Tuning an Imine Reductase for the Asymmetric Synthesis of Azacycloalkylamines by Concise Structure-Guided Engineering.
Zhang, J., Liao, D., Chen, R., Zhu, F., Ma, Y., Gao, L., Qu, G., Cui, C., Sun, Z., Lei, X., Gao, S.S.(2022) Angew Chem Int Ed Engl 61: e202201908-e202201908
- PubMed: 35322515 
- DOI: https://doi.org/10.1002/anie.202201908
- Primary Citation of Related Structures:  
7WNN, 7WNW - PubMed Abstract: 
Although imine reductases (IREDs) are emerging as attractive reductive aminases (RedAms), their substrate scope is still narrow, and rational engineering is rare. Focusing on hydrogen bond reorganization and cavity expansion, a concise strategy combining rational cavity design, combinatorial active-site saturation test (CAST), and thermostability engineering was designed, that transformed the weakly active IR-G36 into a variant M5 with superior performance for the synthesis of (R)-3-benzylamino-1-Boc-piperidine, with a 4193-fold improvement in catalytic efficiency, a 16.2 °C improvement in T m , and a significant increase in the e.e. value from 78 % (R) to >99 % (R). M5 exhibits broad substrate scope for the synthesis of diverse azacycloalkylamines, and the reaction was demonstrated on a hectogram-scale under industrially relevant conditions.

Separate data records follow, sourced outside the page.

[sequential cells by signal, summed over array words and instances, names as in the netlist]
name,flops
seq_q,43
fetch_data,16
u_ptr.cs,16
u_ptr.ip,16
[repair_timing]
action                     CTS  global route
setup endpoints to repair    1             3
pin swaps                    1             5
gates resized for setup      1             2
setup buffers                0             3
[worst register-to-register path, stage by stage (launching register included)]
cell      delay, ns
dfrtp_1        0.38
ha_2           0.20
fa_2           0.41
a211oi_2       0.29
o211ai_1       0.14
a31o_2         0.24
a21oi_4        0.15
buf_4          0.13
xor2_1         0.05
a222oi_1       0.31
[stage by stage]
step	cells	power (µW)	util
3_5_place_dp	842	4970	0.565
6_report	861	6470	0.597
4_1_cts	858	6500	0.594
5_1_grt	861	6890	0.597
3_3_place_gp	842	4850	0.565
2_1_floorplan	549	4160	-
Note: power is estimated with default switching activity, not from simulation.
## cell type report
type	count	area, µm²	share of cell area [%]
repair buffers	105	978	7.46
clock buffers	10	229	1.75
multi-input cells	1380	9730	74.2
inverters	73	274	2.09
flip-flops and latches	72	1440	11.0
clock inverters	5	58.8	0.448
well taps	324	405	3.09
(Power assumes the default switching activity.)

Our study provides a compelling example of the preparation of versatile and efficient IREDs, with exciting opportunities in medicinal and process chemistry as well as synthetic biology.
Organizational Affiliation: 
State Key Laboratory of Microbial Resources, Institute of Microbiology, Chinese Academy of Sciences, Beijing, 100101, China.